FDA Adverse Event Injury Summary report: N

CYPHER SIROLIMUS-ELUTING CORONARY STENT

MDR report key: 1853092 · Received October 5, 2010

Report

Report Number
3003742446-2010-00343
Event Type
Injury
Date Received
October 5, 2010
Date of Event
September 3, 2010
Report Date
September 7, 2010
Manufacturer
CORDIS LLC (PR)
Product Code
NIQ
PMA / PMN Number
P020026
Product Problem
Yes
Report Source
Manufacturer report
Reporter Location
LA, US
Reporter Occupation
HEALTH PROFESSIONAL

Narratives

Additional Manufacturer Narrative · 1

(B)(4).

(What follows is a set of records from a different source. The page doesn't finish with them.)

===== src/rtl/core/fba_pkg.sv =====
// Package for the frame bitmap allocator: sizes, command codes, sequencer
// states, the bitmap access struct and the lowest-zero search function.
// Used by every file of the block; depends on nothing else.
`default_nettype none

package fba_pkg;

    localparam int NUM_FRAMES = 4096;
    localparam int WORD_W     = 32;
    localparam int BIT_W      = $clog2(WORD_W);
    localparam int MAP_WORDS  = NUM_FRAMES / WORD_W;
    localparam int ADDR_W     = $clog2(MAP_WORDS);
    localparam int CNT_W      = ADDR_W + 1;
    localparam int IDX_W      = 12;
    localparam int FC_W       = 13;
    localparam int DATA_W     = 16;

    localparam logic [WORD_W-1:0] FULL_WORD  = {WORD_W{1'b1}};
    localparam logic [FC_W-1:0]   FC_RESET   = FC_W'(4096);

    localparam logic CMD_ALLOC = 1'b0;
    localparam logic CMD_FREE  = 1'b1;

    localparam logic STAT_OK     = 1'b0;
    localparam logic STAT_NOFREE = 1'b1;

    typedef enum logic [2:0] {
        ST_IDLE,
        ST_SCAN,
        ST_FREE_RD,
        ST_FREE_WR,
        ST_FIN
    } t_state;

    typedef struct packed {
        logic              rd_en;
        logic [ADDR_W-1:0] rd_addr;
        logic              wr_en;
        logic [ADDR_W-1:0] wr_addr;
        logic [WORD_W-1:0] wr_data;
    } t_map_req;

    // Position of the lowest clear bit; a full word gives the top position.
    function automatic logic [BIT_W-1:0] lowest_zero(input logic [WORD_W-1:0] w);
        logic [BIT_W-1:0] b;
        b = BIT_W'(WORD_W - 1);
        for (int i = WORD_W - 1; i >= 0; i--) begin
            if (!w[i]) begin
                b = BIT_W'(i);
            end
        end
        return b;
    endfunction

endpackage

`default_nettype wire


===== src/rtl/core/fba_map.sv =====
// Bitmap store: one word per 32 frames, single read and write port,
// registered read data. Depends on fba_pkg.
`default_nettype none

module fba_map (
    input  wire logic                          i_clk,
    input  wire logic                          i_rst_n,
    input  wire fba_pkg::t_map_req             i_req,
    output logic [fba_pkg::WORD_W-1:0]         o_rd_data
);

    logic [fba_pkg::WORD_W-1:0]    r_mem [fba_pkg::MAP_WORDS];
    logic [fba_pkg::MAP_WORDS-1:0] r_valid;
    logic [fba_pkg::WORD_W-1:0]    r_q;
    logic                          r_q_valid;

    // A word never written since reset reads as all frames free.
    always_ff @(posedge i_clk) begin
        if (!i_rst_n) begin
            r_valid <= '0;
        end else if (i_req.wr_en) begin
            r_valid[i_req.wr_addr] <= 1'b1;
        end
    end

    always_ff @(posedge i_clk) begin
        if (i_req.wr_en) begin
            r_mem[i_req.wr_addr] <= i_req.wr_data;
        end
    end

    always_ff @(posedge i_clk) begin
        if (i_req.rd_en) begin
            r_q       <= r_mem[i_req.rd_addr];
            r_q_valid <= r_valid[i_req.rd_addr];
        end
    end

    assign o_rd_data = r_q_valid ? r_q : '0;

endmodule

`default_nettype wire


===== config.mk =====
export PLATFORM = sky130hd
export DESIGN_NAME = fba_map
export DESIGN_NICKNAME = d
export VERILOG_FILES = /design/src/rtl/core/fba_pkg.sv /design/src/rtl/core/fba_map.sv
export SDC_FILE = /design/constraint.sdc
export NUM_CORES = 2
export LEC_CHECK = 0
export BUFFER_PORTS_ARGS = -buffer_cell sky130_fd_sc_hd__clkbuf_2
export CELL_PAD_IN_SITES_DETAIL_PLACEMENT = 1
export CELL_PAD_IN_SITES_GLOBAL_PLACEMENT = 1
export CORE_MARGIN = 8
export CORE_UTILIZATION = 54
export CTS_BUF_LIST = sky130_fd_sc_hd__clkbuf_8
export CTS_CLUSTER_SIZE = 12
export DETAILED_ROUTE_END_ITERATION = 12
export GPL_ROUTABILITY_DRIVEN = 0
export HOLD_SLACK_MARGIN = 0.05
export PLACE_DENSITY_LB_ADDON = 0.1
export SYNTH_ARGS = -nofsm -noshare
export SYNTH_HDL_FRONTEND = slang
export SYNTH_SLANG_ARGS = --single-unit

===== constraint.sdc =====
create_clock -name i_clk -period 3.57 [get_ports i_clk]
set_input_delay 0.357 -clock i_clk [delete_from_list [all_inputs] [get_ports i_clk]]
set_output_delay 0.357 -clock i_clk [all_outputs]
set_load 0.005 [all_outputs]

==> summary.txt <==
Outcome
  – Status: finished, final reports clean

Timing
  – Final Skew: 0.0567 ns
  – Worst Hold Margin: 0.201 ns
  – # setup viols final: 0
  – Crit share post-route: 94.6%
  – Fin Setup TNS: 0 ns
  – Actual slew at the worst max-slew pin: 1.31 ns
  – FMAX: 0.296 GHz
  – Worst relative slew slack: 12.8%
  – Crit path time final: 3.38 ns
  – Slew Viols, Final: 0
  – RSZ-0062 raised after global routing: false
  – Final hold violations: 0

Cells and area
  – Commonest non-fill, non-tap cell in the layout: edfxtp_1
  – Layout Cells excl Fill: 11800
  – Filler instances: 23200
  – Final net count: 7339
  – Reg area: 127000 um^2
  – Most frequent cells in the layout: edfxtp_1 (4129), mux4_2 (1386), clkbuf_8 (698), buf_4 (285), inv_1 (230)
  – Share of layout cells above drive strength 1: 37.7%
  – Design area: 186000 um^2
  – Area of the multi-input gates: 34400 um^2
  – Layout area overhead: 15.0%

Placed design
  – IO buf count: 81
  – Placed cell areas: 173000 um^2
  – HPWL after detailed placement: 251000 um
  – Post-Place Cells: 10500

Drt
  – ANT nets after route: 0
  – Wire per inst: 37.0 um
  – Via/cell ratio: 6.50
  – WL final: 437000 um
  – Post-route DRC: 0
  – TritonRoute pass-1 iters: 5
  – Vias: 76800
  – Initial DRC count: 9744

Power
  – Static Leakage: 0.0585 uW
  – Pwr Density: 531 nW/um^2
  – Total power: 98600 uW
  – VDD IR max: 0.379 mV

Clock network
  – Worst-skew pair later-pin latency: 1.19 ns
  – Clock buffer depth: 4
  – CTS buffer count: 677
  – Post-cts sizing count: 0
  – Root Buffer: clkbuf_8
  – Cts hold-fix bufs: 49
  – Post-CTS Setup Inserts: 0
  – Clock slew at reported path FFs: 0.06 ns
  – CTS tree: built
  – # H-tree levels: 6
  – Clock Sinks: 4257

Yosys
  – Synth unique cells: 22
  – Synthesized instance count: 6348
  – #FFs+latches synth: 4257
  – Mean Syn Cell Area: 25.4 um^2
  – Syn nets: 6398
  – Cell area after technology mapping: 161000 um^2
  – Post-synthesis sequential area ratio: 78.4%
  – Number of synthesis warnings: 0
  – Yosys top cell area share: 76.8%
  – Synth area leader: edfxtp_1
  – Area contributors post-synth: edfxtp_1 (77%), mux4_2 (19%), dfxtp_1 (1.6%)

Setup path
  – Crit. End Element: primary output
  – Worst Path Buf+Inv: 3
  – CP Launch Type: flip-flop
  – CP peak stage delay: 1.08 ns
  – CP dominant cell by count: buf_4
  – Crit path DAT: 3.02 ns
  – Critical path cell sequence: buf_4, buf_4, and2_1, clkbuf_2
  – Worst path slowest cell: edfxtp_1
  – Required @ worst endpoint: 3.21 ns
  – Critical Setup Path Class: flip-flop to primary output
  – Largest delay contributor family on the critical path: flip-flops
  – Max Fanout on Critical Path: 16

Die
  – Die height: 563 um
  – Rows: 200
  – Die W: 563 um
  – Starting Density: 54.3%
  – Full die area: 317000 um^2
  – # IOs: 82
  – Core Area: 297000 um^2

GRT
  – Congestion Overflow GR: 0
  – Number of global-route vias before repair: 79600
  – GRT Total Usage: 27.3%
  – Initial antenna violation count: 62
  – Pin count of the biggest net entering global routing: 110
  – First-pass GRT wire length: 607000 um

Worst hold path
  – HP Class: primary input to flip-flop

Run
  – Number of max-cap violations: 0
-- stage by stage --
stage / utilization [%] / worst slack, ns
5_1_grt: 62.5 / 0.0804
2_1_floorplan: - / 0.154
4_1_cts: 62.5 / 0.0681
6_report: 62.5 / 0.193
3_3_place_gp: 58.2 / -0.343
3_5_place_dp: 58.2 / -0.331
-- final cells by class --
type | instances | share of cell area, %
Inverter | 1 | 0.00202
Tap cell | 3939 | 2.65
Multi-Input combinational cell | 1747 | 18.5
Clock inverter | 523 | 1.41
Antenna cell | 44 | 0.0593
Clock buffer | 698 | 5.18
Timing Repair Buffer | 605 | 3.99
Sequential cell | 4257 | 68.2
-- registers in the layout (all words and copies together) (netlist names) --
register and cells:
r_mem 4096, r_q 32, r_q_valid 1, r_valid 128
-- synthesized netlist by cell type (all sizes together) --
library cell	instances
or3	1
clkbuf	211
nand4b	1
o21a	128
edfxtp	4129
nand3b	3
nand4	2
nor2b	4
or3b	2
dfxtp	128
nand3	8
and2	32
nand2	9
mux4	1386
mux2	33
buf	132
inv	1
or4	1
nor2	131
or2	6
-- worst register-to-register path, stage by stage (launching register included) --
cell and delay, ns:
edfxtp_1 0.37, mux4_2 0.49, mux4_2 0.66, mux4_2 0.71, mux2_2 0.33, dlygate4sd3_1 0.55
-- metal layers --
metal  track usage, %  vias to the layer above  share of wire (%)
met5                0                        -              0.019
met4             7.13                       12                2.6
met3             5.71                      559                9.1
met2             43.3                     3864                 48
met1             39.7                    42500                 40
li1                 -                    29800                  -
-- cell families after synthesis --
family / count (synthesis) / synth area share (%)
AOI/OAI and AO/OA: 128 / 0.595
buffers and inverters: 344 / 0.881
DFF: 4257 / 78.4
muxes: 1419 / 19.6
and+or+nand+nor: 200 / 0.560
-- where the power goes --
group	leakage (uW)	total (uW)	switching (uW)	internal (uW)
sequential	0.0382	55200	118	55000
clock	0.00710	37900	19200	18700
combinational	0.0133	5600	3350	2250
-- final timing paths --
kind | to | slack (ns) | start | depth (start not counted)
max reg2reg | r_q[14] | 0.20 | r_mem[55][14] | 5
min reg2reg | r_valid[92] | 0.46 | r_valid[92] | 1
min | r_mem[113][3] | 0.20 | i_req[3] | 2
max | o_rd_data[25] | 0.19 | r_q_valid | 4
Power figures use the tool's default switching activity.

ONE NON STERILE CYPHER US RX 2.50 X 28 WAS RECEIVED COILED INSIDE OF A PLASTIC BAG. THE STENT WAS RECEIVED DETACHED FROM SDS INSIDE OF A SMALL PLASTIC BAG; THE STENT WAS DAMAGED AND THE ENDS HAD THE STRUTS UPLIFTED. DRIED BLOOD RESIDUES WERE OBSERVED ON THE GUIDE WIRE LUMEN. THE HUB AND SDS PRESENTED NO DAMAGE. NO OTHER ANOMALIES WERE OBSERVED ON THE RECEIVED UNIT. THE BALLOON WAS INSPECTED UNDER A MICROSCOPE BUMPING AND CRIMPING MARKS WERE NOTED. THE BALLOON WAS INFLATED WITH WATER AND NO ANOMALIES WERE NOTED. A REVIEW OF THE MANUFACTURING DOCUMENTATION ASSOCIATED WITH THIS LOT PRESENTED NO ISSUES DURING THE MANUFACTURING PROCESS THAT CAN BE RELATED TO THE REPORTED COMPLAINT. THE REPORTED FAILURE BY THE CUSTOMER AS SDS TRACKING DIFFICULTY-THROUGH ANOTHER STENT COULD NOT BE EVALUATED BUT IS COMMONLY ASSOCIATED WITH PATIENT ANATOMY, VESSEL/LESION CHARACTERISTICS AND OPERATOR TECHNIQUE. THE REPORTED CUSTOMER COMPLAINT OF STENT DISLODGMENT AND STRUT UP-LIFT WAS CONFIRMED THROUGH FAILURE ANALYSIS. A REVIEW OF THE ANALYSIS AND THE INFORMATION PROVIDED SUGGESTS THAT PROCEDURAL AND/OR VESSEL/LESION CHARACTERISTICS MAY HAVE CONTRIBUTED TO THE REPORTED EVENT. THERE IS NO INDICATION IN THE ANALYSIS, THE DHR OR THE INFORMATION PROVIDED THAT THERE IS A DESIGN OR MANUFACTURING RELATED ISSUE THEREFORE NO CORRECTIVE ACTION IS REQUIRED.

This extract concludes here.